EML:  I read in another interview you did with Teri Morris for her Music Matters blog that you guys have spent a good deal of this past year touring around Southern England and in Europe. I know that touring is important for bands to get their music heard and try to connect with fans, but it can also be a stressful experience. How was it for you guys? And did the connection with and reaction from fans make it worth your while?

Sol: Fuck yes.

Minky: I don’t think we’d be doing it again if it wasn’t worth our while. We’ve just been back out to Europe for the third time this year, which was hugely successful. A good friend of ours runs a booking agency out there called UphillBookings, so if you’re looking to play Europe hit him up. Nice bloke, treats bands well.

Sol: The connections and reactions from the fans this past year… For me at least I love just getting on stage and playing loud music, and having people enjoy that is one of the best experiences.

Jamie: You can play music for yourself, but it’s more important to do it for other people.

Sol: It adds a new level to it.

Jamie: Obviously, it’s good fun for us. We have good laughs going out on the road, but performing and sharing the music is the most important bit. People connect to that, and they enjoy the tunes. It’s great for us to see new places too, and that’s all part of the fun and games for us. But we wouldn’t do it if it weren’t for the people who enjoy our music.

Minky: It’s unanimous in this band that music did so much for us when we were growing up. It’s really, really lovely to be able to offer that same service to other kids.

Jamie: We’ll never know the true effect, really.

Minky: I’m going to repeat myself between interviews here, but it’s not just kids either. It’s people of all ages, and if we can help anybody through tough parts of life… I’m not going to go into specifics, but in this band we’ve had a rough couple of weeks and playing music has helped us through it. So if we can help other people through rough times then it’s worth it.

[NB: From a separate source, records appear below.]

This design comes from an exercise in tuning for small area and a short achievable clock period on the open sky130 flow, not from production work.
The RTL was checked by simulation tests, not by an equivalence proof against the original design.

== build 19 ==
## fir_bandstop
module fir_bandstop ( clk, in, out );
input  wire clk;
input  wire [15:0]in;
output wire [57:0]out;
wire [33:0] y;
wire ys;
wire [23:0] sg;
fir fir_bs_inst(
	.clk(clk),
	.in(in),
	.y(y),
	.ys(ys)
	);
genvar i;
generate
	for (i=0; i<24; i=i+1) begin: sign
		fir_sreg r ( .clk(clk), .d(ys), .q(sg[i]) );
	end
endgenerate
assign out = {sg, y};
endmodule
Size: about 3700 cells after synthesis, roughly 0.056 mm2 of cells after synthesis.
Settings: LEC_CHECK=0, CAP_MARGIN=20, CORE_MARGIN=2, CORE_UTILIZATION=50, CTS_CLUSTER_DIAMETER=60, CTS_CLUSTER_SIZE=30, SLEW_MARGIN=20, SYNTH_HIERARCHICAL=1, SYNTH_MINIMUM_KEEP_SIZE=0; clock period 12.0 ns.
standard.sh (not shown) runs the stock make flow with config.mk's settings and CLKGATE_MAP_FILE= SYNTH_SCRIPT=/design/flow/synth_recipe.tcl, a recipe that flattens the netlist after the stock synthesis.
==> flow/flow/run.sh <==
#!/bin/bash
set -euo pipefail
export BUFFER_PORTS_ARGS="-buffer_cell sky130_fd_sc_hd__buf_2"
export SETUP_SLACK_MARGIN=8.45
export CTS_ARGS="-sink_clustering_enable -repair_clock_nets -sink_clustering_size 12 -sink_clustering_max_diameter 40 -root_buf sky130_fd_sc_hd__clkbuf_16 -sink_clustering_buffer sky130_fd_sc_hd__clkbuf_4 -dont_use_dummy_load"
bash standard.sh > standard.log 2>&1
Input changes introduced in build 98 (baseline for comparison: build 19):
==> flow/flow/run.sh <==
#!/bin/bash
set -euo pipefail
export BUFFER_PORTS_ARGS="-buffer_cell sky130_fd_sc_hd__buf_2"
export SETUP_SLACK_MARGIN=8.6
export CTS_ARGS="-sink_clustering_enable -repair_clock_nets -sink_clustering_size 20 -sink_clustering_max_diameter 50 -root_buf sky130_fd_sc_hd__clkbuf_16 -sink_clustering_buffer sky130_fd_sc_hd__clkbuf_8 -dont_use_dummy_load"
bash standard.sh > standard.log 2>&1   # ORFS's own logs stay under orfs/logs/
--- a/flow/config.mk
+++ b/flow/config.mk
@@ -9,3 +9,3 @@
 export CORE_MARGIN = 2
-export CORE_UTILIZATION = 50
+export CORE_UTILIZATION = 62
 export CTS_CLUSTER_DIAMETER = 60
==> comparison <==
- Die area delta (build 98 − build 19): favourable
- From build 19 to build 98 the numbers moved as follows: first-iteration DRC count now larger.
### build 98 -> build 16
==> flow/flow/run.sh <==
#!/bin/bash
set -euo pipefail
export BUFFER_PORTS_ARGS="-buffer_cell sky130_fd_sc_hd__buf_2"
export SETUP_SLACK_MARGIN=8.45
bash standard.sh > standard.log 2>&1
--- a/flow/config.mk
+++ b/flow/config.mk
@@ -9,3 +9,3 @@
 export CORE_MARGIN = 2
-export CORE_UTILIZATION = 62
+export CORE_UTILIZATION = 50
 export CTS_CLUSTER_DIAMETER = 60
==> comparison <==
- Total global-route track usage in build 16 vs build 98: down 9.9 points
- Reported for build 16 and build 98, total grt overflow turned out identical to the last digit.
- From build 16 to build 98, count of cells along the worst hold path did not move at all.
- Going from build 98 to build 16, initial core utilization shows a reduction of 12 points; total of clock buffers placed in the layout shows a reduction of 2.
- Taking build 16 over build 98, the number of non-filler instances in the completed layout ratio works out to 1.07.
- | ratio of final minimum period to clock period | higher: build 98 |
- Build 16 vs build 98 — wire length of the first global-routing pass dropped 3.9%.
- Row multi-input gate area in the final layout: build 16 lower / build 98 higher
- Re count of TritonRoute iterations in the first routing pass: build 98 was lower than build 16.
- Each of the runs, namely build 16 and build 98, reached the end of the flow and came out clean.
- Relative to build 98, routed wire length decreased by about 5% in build 16.

* * *

build 1:
Starting RTL as in the previous note.
Design fir_bandstop, start of the top module:
module fir_bandstop ( clk, in, out );
input  wire clk;
input  wire [15:0]in;
output wire [57:0]out;
wire [33:0] y;
wire ys;
wire [23:0] sg;
fir fir_bs_inst(
	.clk(clk),
	.in(in),
	.y(y),
	.ys(ys)
	);
genvar i;
generate
	for (i=0; i<24; i=i+1) begin: sign
		fir_sreg r ( .clk(clk), .d(ys), .q(sg[i]) );
	end
endgenerate
assign out = {sg, y};
endmodule
clock: 12.0 ns
lec_check: 0
cap_margin: 20
core_margin: 2
core_utilization: 50
cts_cluster_diameter: 60
cts_cluster_size: 30
slew_margin: 20
synth_hierarchical: 1
synth_minimum_keep_size: 0
==> flow/flow/run.sh <==
#!/bin/bash
# The standard layout (the standard.sh: ORFS synthesis to final layout), with one change:
# the buffers that ORFS puts on every input and output port are sky130_fd_sc_hd__buf_2
# instead of the delay cell that buffer_ports picks by default.
set -euo pipefail
export BUFFER_PORTS_ARGS="-buffer_cell sky130_fd_sc_hd__buf_2"
export SETUP_SLACK_MARGIN=8.3
bash standard.sh > standard.log 2>&1
No stage failed in build 1, and the final checks on the layout all came back clean.
Relative to build 1, the following input files were edited for build 46:
==> flow/run.sh (new file) <==
#!/bin/bash
# synth_recipe.tcl (not shown) runs the flow's synth.tcl, then flattens the netlist and writes it again
# the make line also repeats each setting of config.mk as NAME=value (left out here)
make -C /OpenROAD-flow-scripts/flow DESIGN_CONFIG=/design/flow/config.mk WORK_HOME=/design/flow/orfs CLKGATE_MAP_FILE= SYNTH_SCRIPT=/design/flow/synth_recipe.tcl finish
removed: flow/flow/run.sh
removed: flow/standard.sh
Notes after the runs:
Build 46: flow completed, timing, DRC and antenna clean
On summed negative setup slack over all endpoints, build 46 and build 1 are neck and neck.
Relative to build 1, the largest net degree at the start of global routing of build 46 is higher by 3.8%.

EML:  In addition to seeing and hearing you play your songs live, the thing I like most about your performance on the DVD is how you guys really get into your ‘zone’ and seem to have fun, not to mention your on-stage charisma. Do you find you get more energized performing your songs on stage as opposed to in a studio setting?

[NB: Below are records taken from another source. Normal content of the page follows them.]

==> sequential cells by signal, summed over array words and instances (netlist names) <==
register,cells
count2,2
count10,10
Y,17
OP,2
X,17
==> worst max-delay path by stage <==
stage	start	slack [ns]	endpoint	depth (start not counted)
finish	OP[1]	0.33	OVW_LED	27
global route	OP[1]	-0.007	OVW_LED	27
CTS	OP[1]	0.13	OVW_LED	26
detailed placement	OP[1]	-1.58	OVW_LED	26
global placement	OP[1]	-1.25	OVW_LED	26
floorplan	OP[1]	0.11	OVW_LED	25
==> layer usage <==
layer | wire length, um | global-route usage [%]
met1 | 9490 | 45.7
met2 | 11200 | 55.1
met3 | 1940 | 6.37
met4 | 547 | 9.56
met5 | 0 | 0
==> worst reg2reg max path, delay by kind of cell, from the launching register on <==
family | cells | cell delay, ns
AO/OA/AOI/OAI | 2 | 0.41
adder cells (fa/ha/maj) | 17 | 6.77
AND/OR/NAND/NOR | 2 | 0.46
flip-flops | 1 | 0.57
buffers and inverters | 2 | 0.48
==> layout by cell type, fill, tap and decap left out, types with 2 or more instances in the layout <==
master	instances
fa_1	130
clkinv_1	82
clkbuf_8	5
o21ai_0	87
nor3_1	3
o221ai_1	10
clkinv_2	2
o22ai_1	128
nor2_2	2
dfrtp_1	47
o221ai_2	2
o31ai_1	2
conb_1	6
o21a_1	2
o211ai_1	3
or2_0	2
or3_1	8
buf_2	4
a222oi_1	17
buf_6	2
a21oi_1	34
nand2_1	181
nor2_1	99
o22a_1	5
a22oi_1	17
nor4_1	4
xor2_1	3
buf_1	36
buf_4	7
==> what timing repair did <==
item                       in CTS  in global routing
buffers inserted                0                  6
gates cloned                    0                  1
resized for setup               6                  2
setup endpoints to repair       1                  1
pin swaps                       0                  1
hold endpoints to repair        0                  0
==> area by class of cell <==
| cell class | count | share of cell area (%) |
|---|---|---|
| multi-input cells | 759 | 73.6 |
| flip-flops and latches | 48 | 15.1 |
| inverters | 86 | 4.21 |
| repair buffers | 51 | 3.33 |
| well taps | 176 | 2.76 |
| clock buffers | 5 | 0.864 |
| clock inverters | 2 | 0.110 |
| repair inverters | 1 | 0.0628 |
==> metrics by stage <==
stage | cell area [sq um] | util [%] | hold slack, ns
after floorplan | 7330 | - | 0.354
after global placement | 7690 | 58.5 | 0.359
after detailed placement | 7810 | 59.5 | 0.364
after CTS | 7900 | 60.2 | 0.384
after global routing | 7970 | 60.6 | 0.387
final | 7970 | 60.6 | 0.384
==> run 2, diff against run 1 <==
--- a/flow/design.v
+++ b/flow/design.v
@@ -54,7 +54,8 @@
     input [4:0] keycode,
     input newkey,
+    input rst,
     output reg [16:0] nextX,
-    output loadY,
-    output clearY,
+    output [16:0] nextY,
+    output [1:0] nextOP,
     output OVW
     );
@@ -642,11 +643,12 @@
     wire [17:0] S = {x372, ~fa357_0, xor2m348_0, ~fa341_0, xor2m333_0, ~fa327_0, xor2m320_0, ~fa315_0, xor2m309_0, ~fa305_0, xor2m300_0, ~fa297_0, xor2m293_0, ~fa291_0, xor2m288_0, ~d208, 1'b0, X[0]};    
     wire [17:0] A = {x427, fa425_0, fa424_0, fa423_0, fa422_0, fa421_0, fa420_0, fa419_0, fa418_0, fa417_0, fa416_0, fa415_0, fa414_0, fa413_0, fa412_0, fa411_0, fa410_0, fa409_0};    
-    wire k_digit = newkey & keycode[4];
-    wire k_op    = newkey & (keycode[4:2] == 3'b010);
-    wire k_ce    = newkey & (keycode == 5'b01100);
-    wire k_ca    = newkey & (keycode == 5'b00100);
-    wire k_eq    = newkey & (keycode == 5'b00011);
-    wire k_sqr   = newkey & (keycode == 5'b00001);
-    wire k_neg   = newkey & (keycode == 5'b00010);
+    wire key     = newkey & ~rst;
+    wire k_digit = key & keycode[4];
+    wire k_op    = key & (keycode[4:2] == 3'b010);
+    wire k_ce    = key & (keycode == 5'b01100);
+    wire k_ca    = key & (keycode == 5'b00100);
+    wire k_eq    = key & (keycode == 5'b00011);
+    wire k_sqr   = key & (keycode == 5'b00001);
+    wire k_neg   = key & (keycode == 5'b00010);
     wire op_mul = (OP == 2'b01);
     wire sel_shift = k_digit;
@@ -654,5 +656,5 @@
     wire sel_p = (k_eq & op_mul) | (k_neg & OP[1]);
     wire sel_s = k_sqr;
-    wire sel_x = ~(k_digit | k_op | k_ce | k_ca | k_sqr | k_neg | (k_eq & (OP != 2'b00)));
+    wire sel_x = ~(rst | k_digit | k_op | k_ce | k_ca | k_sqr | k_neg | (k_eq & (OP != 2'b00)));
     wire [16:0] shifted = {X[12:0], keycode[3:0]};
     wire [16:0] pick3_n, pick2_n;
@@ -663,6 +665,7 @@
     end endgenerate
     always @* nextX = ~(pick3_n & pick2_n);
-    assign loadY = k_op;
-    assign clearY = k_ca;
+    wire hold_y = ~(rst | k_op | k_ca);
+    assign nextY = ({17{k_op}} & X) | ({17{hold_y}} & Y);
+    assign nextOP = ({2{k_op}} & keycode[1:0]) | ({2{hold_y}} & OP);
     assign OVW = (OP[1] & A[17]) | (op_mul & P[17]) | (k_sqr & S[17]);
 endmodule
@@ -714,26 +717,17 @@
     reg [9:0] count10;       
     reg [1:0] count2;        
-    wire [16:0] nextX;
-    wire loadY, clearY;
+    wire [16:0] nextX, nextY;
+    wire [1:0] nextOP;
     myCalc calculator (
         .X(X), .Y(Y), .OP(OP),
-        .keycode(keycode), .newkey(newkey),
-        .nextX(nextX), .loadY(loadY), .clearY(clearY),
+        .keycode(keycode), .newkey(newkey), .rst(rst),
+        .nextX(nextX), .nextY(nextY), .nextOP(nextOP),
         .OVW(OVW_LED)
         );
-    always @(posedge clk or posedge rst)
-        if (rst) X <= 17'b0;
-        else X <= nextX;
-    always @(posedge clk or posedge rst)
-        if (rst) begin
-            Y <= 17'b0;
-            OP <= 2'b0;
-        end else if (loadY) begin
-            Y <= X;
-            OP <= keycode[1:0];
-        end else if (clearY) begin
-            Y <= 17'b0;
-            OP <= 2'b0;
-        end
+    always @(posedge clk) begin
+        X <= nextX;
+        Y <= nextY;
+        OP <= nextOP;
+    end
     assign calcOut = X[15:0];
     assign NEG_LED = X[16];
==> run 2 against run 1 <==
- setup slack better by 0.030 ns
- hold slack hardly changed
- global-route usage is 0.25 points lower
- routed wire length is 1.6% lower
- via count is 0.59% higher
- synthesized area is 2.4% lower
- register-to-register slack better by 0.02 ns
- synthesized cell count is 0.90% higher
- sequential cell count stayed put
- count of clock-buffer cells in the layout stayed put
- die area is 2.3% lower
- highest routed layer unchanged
Background: an optimization exercise with open tools, aiming at small area. Do not read the settings as production practice.
The RTL was checked by simulation tests, not by an equivalence proof against the original design.
Power and IR drop assume default switching activity.

Setup of lane 1:
==> flow/design.v <==
module pong_main
#(
  parameter SCR_W = 1280,
  parameter SCR_H = 720,
  parameter SIM = 1'b0
)
(
  input  wire        CLK,
  input  wire        RST,
  input  wire [10:0] H_CNT,
  input  wire [10:0] V_CNT,
  input  wire        EncA_QA,
  input  wire        EncA_QB,
  input  wire        EncB_QA,
  input  wire        EncB_QB,
  output wire [7:0]  RED,
  output wire [7:0]  GREEN,
  output wire [7:0]  BLUE,
  output wire [3:0]  LED
);
  function [11:0] add11;             
    input [10:0] a, b;
    integer i;
    reg c;
    begin
      c = 1'b0;
      for (i = 0; i < 11; i = i + 1) begin
        add11[i] = a[i] ^ b[i] ^ c;
        c = (a[i] & b[i]) | ((a[i] ^ b[i]) & c);
      end
      add11[11] = c;
    end
  endfunction
  function [11:0] add11c;            
    input [10:0] a, b;
    input        ci;
    integer i;
    reg c;
    begin
      c = ci;
      for (i = 0; i < 11; i = i + 1) begin
        add11c[i] = a[i] ^ b[i] ^ c;
        c = (a[i] & b[i]) | ((a[i] ^ b[i]) & c);
      end
      add11c[11] = c;
    end
  endfunction
  function [10:0] addk11;            
    input [10:0] a;
    input        en, dn;
    integer i;
    reg c, k;
    begin
      c = 1'b0;
      for (i = 0; i < 11; i = i + 1) begin
        k = (i == 0) ? en : (en & dn);
        addk11[i] = a[i] ^ k ^ c;
        c = (a[i] & k) | ((a[i] ^ k) & c);
      end
    end
  endfunction
  function [6:0] addk7;              
    input [6:0] a;
    input       en, dn;
    integer i;
    reg c, k;
    begin
      c = 1'b0;
      for (i = 0; i < 7; i = i + 1) begin
        k = (i == 0) ? en : (en & dn);
        addk7[i] = a[i] ^ k ^ c;
        c = (a[i] & k) | ((a[i] ^ k) & c);
      end
    end
  endfunction
  function [8:0] mul5;               
    input [6:0] a;
    integer i;
    reg c;
    reg [8:0] x, y;
    begin
      x = {2'b00, a};
      y = {a, 2'b00};
      c = 1'b0;
      for (i = 0; i < 9; i = i + 1) begin
        mul5[i] = x[i] ^ y[i] ^ c;
        c = (x[i] & y[i]) | ((x[i] ^ y[i]) & c);
      end
    end
  endfunction
  function [3:0] addk4;              
    input [3:0] a;
    input       en;
    integer i;
    reg c;
    begin
      c = en;
      for (i = 0; i < 4; i = i + 1) begin
        addk4[i] = a[i] ^ c;
        c = c & a[i];
      end
    end
  endfunction
  function gec12;                    
    input [11:0] x, k;
    integer i;
    reg ge;
    begin
      ge = 1'b1;
      for (i = 0; i < 12; i = i + 1)
        ge = k[i] ? (x[i] & ge) : (x[i] | ge);
      gec12 = ge;
    end
  endfunction
  function win;                      
    input [10:0] y;
    input [11:0] a;
    win = gec12({1'b0, y}, a - 12'd7) & ~gec12({1'b0, y}, a + 12'd8);
  endfunction
  localparam [3:0] START = 4'd0, RLM = 4'd1, LRM = 4'd2, LRUL = 4'd3,
                   LRUR = 4'd4, LRL = 4'd5, TBR = 4'd6, BTR = 4'd7,
                   RLL = 4'd8, BTL = 4'd9;
  reg [10:0] lf;           
  reg [3:0]  hb;           
  reg [10:0] bhn;          
  reg [6:0]  jl, jr;       
  reg        apre, bpre;
  reg [3:0]  seg;
  reg [4:0]  u;            
  reg        mv;           
  wire [10:0] bh = ~bhn;
  wire start = (seg == START);
  wire [11:0] sh = ~add11(~H_CNT, bh);
  wire in_h = gec12(sh, 12'd2041) & ~gec12(sh, 12'd2056);
  wire cp   = (seg == LRL) | (seg == TBR) | (seg == BTL);              
  wire [11:0] y2s = add11c(V_CNT, bh ^ {11{cp}}, cp);
  wire [10:0] y2 = y2s[10:0];
  wire w_lrul = win(y2, 12'd379);
  wire w_r    = win(y2, 12'd1624);
  wire w_btr  = win(y2, 12'd1081);
  wire w_lrl  = win(y2, 12'd341);
  wire w_tbr  = win(y2, 12'd1689);
  wire w_btl  = win(y2, 12'd1846);
  wire bh_btr_lo = gec12({1'b0, bh}, 12'd1074) & ~gec12({1'b0, bh}, 12'd1082);   
  wire bh_btr_hi = gec12({1'b0, bh}, 12'd1082) & ~gec12({1'b0, bh}, 12'd1089);   
  wire bh_btl_lo = gec12({1'b0, bh}, 12'd202) & ~gec12({1'b0, bh}, 12'd210);
  wire bh_btl_hi = gec12({1'b0, bh}, 12'd195) & ~gec12({1'b0, bh}, 12'd202);
  wire vsmall = (V_CNT[10:3] == 8'd0);
  reg in_v;
  always @(*) begin
    case (seg)
      LRUL:       in_v = w_lrul;
      LRUR, RLL:  in_v = w_r;
      BTR:        in_v = w_btr & ~bh_btr_lo & ~(bh_btr_hi & vsmall);
      LRL:        in_v = w_lrl;
      TBR:        in_v = w_tbr;
      BTL:        in_v = w_btl & ~bh_btl_lo & ~(bh_btl_hi & vsmall);
      default:    in_v = gec12({1'b0, V_CNT}, 12'd353) & ~gec12({1'b0, V_CNT}, 12'd368);
    endcase
  end
  wire ball = in_h & in_v & (bhn[10:3] != 8'hFF);
  wire top  = (V_CNT == 11'd0) | (V_CNT == 11'd719);
  wire [6:0]  jp = H_CNT[10] ? jr : jl;
  wire [8:0]  t5 = mul5(jp);
  wire [11:0] sp = ~add11(~V_CNT, {2'b00, t5});
  wire pcol = (H_CNT == 11'd3) | (H_CNT == 11'd11) | (H_CNT == 11'd1272) | (H_CNT == 11'd1280);
  wire pad  = pcol & gec12(sp, 12'd2138) & ~gec12(sp, 12'd2319);
  wire white = ball | top;
  assign RED   = {8{white | pad}};
  assign GREEN = {8{white}};
  assign BLUE  = {8{white}};
  wire lf_z    = (lf[9:0] == 10'd0);
  wire lf_wrap = lf[10] & lf_z;
  always @(posedge CLK or posedge RST)
    if (RST) begin
      lf <= 11'd0;
      hb <= 4'd0;
    end else begin
      lf <= {lf[9:0], lf[10] ^ lf[8] ^ lf_z};
      hb <= addk4(hb, lf_wrap);
    end
  assign LED = hb;
  wire a_fall = apre & ~EncA_QA;
  wire b_fall = bpre & ~EncB_QA;
  wire jl_max = jl[6] & jl[3];                        
  wire jl_min = (jl == 7'd0);
  wire jr_max = jr[6] & jr[3];
  wire jr_min = (jr == 7'd0);
  wire a_en = a_fall & ~(EncA_QB ? jl_min : jl_max);
  wire b_en = b_fall & ~(EncB_QB ? jr_min : jr_max);
  always @(posedge CLK or posedge RST)
    if (RST) begin
      apre <= 1'b0;
      bpre <= 1'b0;
      jl   <= 7'd36;
      jr   <= 7'd36;
    end else begin
      apre <= EncA_QA;
      bpre <= EncB_QA;
      jl   <= addk7(jl, a_en, EncA_QB);
      jr   <= addk7(jr, b_en, EncB_QB);
    end
  wire l_top = gec12({5'd0, jl}, 12'd37) & ~gec12({5'd0, jl}, 12'd55);
  wire l_bot = gec12({5'd0, jl}, 12'd18) & ~gec12({5'd0, jl}, 12'd36);
  wire l_mid = (jl == 7'd36);
  wire r_top = gec12({5'd0, jr}, 12'd37) & ~gec12({5'd0, jr}, 12'd55);
  wire r_bot = gec12({5'd0, jr}, 12'd18) & ~gec12({5'd0, jr}, 12'd36);
  reg       go_start, stay;
  reg [3:0] nseg;
  always @(*) begin
    go_start = 1'b0;
    stay     = 1'b0;
    nseg     = seg;
    case (seg)
      RLM:  if (bh == 11'd0) go_start = 1'b1;
            else if (bh == 11'd19) begin
              if (l_bot)      nseg = LRL;
              else if (l_top) nseg = LRUL;
              else if (l_mid) nseg = LRM;
            end
      LRM:  if (bh == 11'd1271) go_start = 1'b1;
            else if (bh == 11'd1264) begin
              if (r_top)      nseg = LRUR;
              else if (r_bot) nseg = RLL;
            end
      LRUL: if (bh == 11'd369) nseg = TBR;
      LRL:  if (bh == 11'd370) nseg = BTR;
      RLL:  if (bh == 11'd913) nseg = BTL;
      BTL:  if (bh == 11'd8) go_start = 1'b1;
      TBR:  if (bh == 11'd1272) go_start = 1'b1;
            else stay = 1'b1;
      default:                        
            if (bh == 11'd1272) go_start = 1'b1;
    endcase
  end
  wire u_z   = (u[3:0] == 4'd0);
  wire step  = ~start & ~mv & u[4] & u_z;
  wire left  = (seg == RLM) | (seg == RLL) | (seg == BTL);
  wire h_en  = step | (mv & stay);
  wire [10:0] bhn_step = addk11(bhn, h_en, ~left);
  always @(posedge CLK or posedge RST)
    if (RST) begin
      seg <= START;
      u   <= 5'd0;
      mv  <= 1'b0;
      bhn <= ~11'd640;
    end else begin
      bhn <= (mv & go_start) ? ~11'd640 : bhn_step;
      if (start)
        seg <= RLM;
      else if (mv) begin
        if (go_start) begin
          seg <= START;
          mv  <= 1'b0;
        end else if (!stay) begin
          seg <= nseg;
          mv  <= 1'b0;
        end
      end else begin
        u  <= {u[3:0], u[4] ^ u[2] ^ u_z};
        mv <= step;
      end
    end
endmodule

Sol: I like to try and make a studio setting feel like an on-stage performance. It helps translate the studio work to a live environment later on.

Minky: When we recorded our first album, I refused to let anybody sit down while they were tracking. You can hear the difference, especially with vocals, when someone’s going through the motions without particularly paying attention to it, compared to when they’re completely committing to what they’re doing. Posture changes how you play. We weren’t quite like that on ‘Auslander’, though, because we approached that album very differently than we did ‘Dara O’’. For our first record, we’d written it and rehearsed it and then went into the studio and only did one take for virtually everything. We had an ethos of “even if you make a mistake, that’s what happened at that point in time”. We treated that album almost like a photograph. It was supposed to be very spontaneous, regardless of ugly faults and flaws. But we didn’t have that approach at all for ‘Auslander’. We wanted to capture exactly what we thought we were about. Rather than take a picture of the band, we wanted to paint a painting. Which is why some of the song titles and lyrics reflect that.

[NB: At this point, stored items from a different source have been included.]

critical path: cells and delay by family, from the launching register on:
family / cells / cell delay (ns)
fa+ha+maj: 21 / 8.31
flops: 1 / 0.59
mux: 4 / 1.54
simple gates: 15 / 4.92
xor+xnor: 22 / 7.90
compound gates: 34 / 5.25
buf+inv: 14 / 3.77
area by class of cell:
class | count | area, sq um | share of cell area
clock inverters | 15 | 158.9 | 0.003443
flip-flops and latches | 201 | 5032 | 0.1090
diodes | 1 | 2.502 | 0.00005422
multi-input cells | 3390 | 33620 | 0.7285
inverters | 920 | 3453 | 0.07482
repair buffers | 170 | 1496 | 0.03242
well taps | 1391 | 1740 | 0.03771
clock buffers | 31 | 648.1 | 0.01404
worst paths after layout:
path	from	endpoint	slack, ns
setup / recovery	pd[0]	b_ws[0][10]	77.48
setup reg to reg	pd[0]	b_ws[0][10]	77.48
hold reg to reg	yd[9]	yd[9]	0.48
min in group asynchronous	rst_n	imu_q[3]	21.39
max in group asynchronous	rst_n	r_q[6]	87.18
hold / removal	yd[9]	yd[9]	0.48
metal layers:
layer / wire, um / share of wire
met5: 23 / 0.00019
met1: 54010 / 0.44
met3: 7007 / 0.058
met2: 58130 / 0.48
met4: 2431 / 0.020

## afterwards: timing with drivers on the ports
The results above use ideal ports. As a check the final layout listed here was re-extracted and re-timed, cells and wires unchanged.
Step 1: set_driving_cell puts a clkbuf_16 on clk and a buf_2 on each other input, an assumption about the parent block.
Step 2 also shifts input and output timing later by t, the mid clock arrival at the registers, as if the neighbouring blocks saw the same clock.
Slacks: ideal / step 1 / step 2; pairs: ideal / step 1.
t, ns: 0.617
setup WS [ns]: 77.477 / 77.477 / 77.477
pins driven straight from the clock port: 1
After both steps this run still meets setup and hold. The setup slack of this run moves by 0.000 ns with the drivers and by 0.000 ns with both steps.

Sol: To be more specific to your question, though, while we make both environments similar I definitely get more energised performing on stage. It’s a blast. You get feedback from an actual audience, and you get feedback from your fellow musicians. I’ll look over and I’ll see Minky going crazy and that makes me lose it, too. Then I’ll look over at Jamie and he’s not even looking at anything in particular because he’s lost in the music. It’s great.

Minky: When you’re playing with what the crowd are giving you, it makes a huge difference. It doesn’t matter if it’s thirty people or thirty-thousand people. Having someone lose themselves in the music, the moment, owning that. It’s fantastic. Life’s too short not to. You’ve got to never let that go, because you’ve only got one shot.

Sol: Do not miss your chance.

Minky: Spaghetti.

Jamie: But I think we’ve got good chemistry. Even in the rehearsal studio, we bounce off each other. That’s just what we do. It comes from playing together a lot, and rehearsing a bunch. There’re little things that Minky will do live that Sol and I have to deal with –

Sol: But we keep eye-contact and it works.

Minky: I must give you guys credit, to be fair, because I can sometimes be quite predictably unpredictable –

Jamie: We know.

Sol: Yes, we do.

Minky: But you guys keep the foundations rock solid. I couldn’t do it without you. It would just all fall apart.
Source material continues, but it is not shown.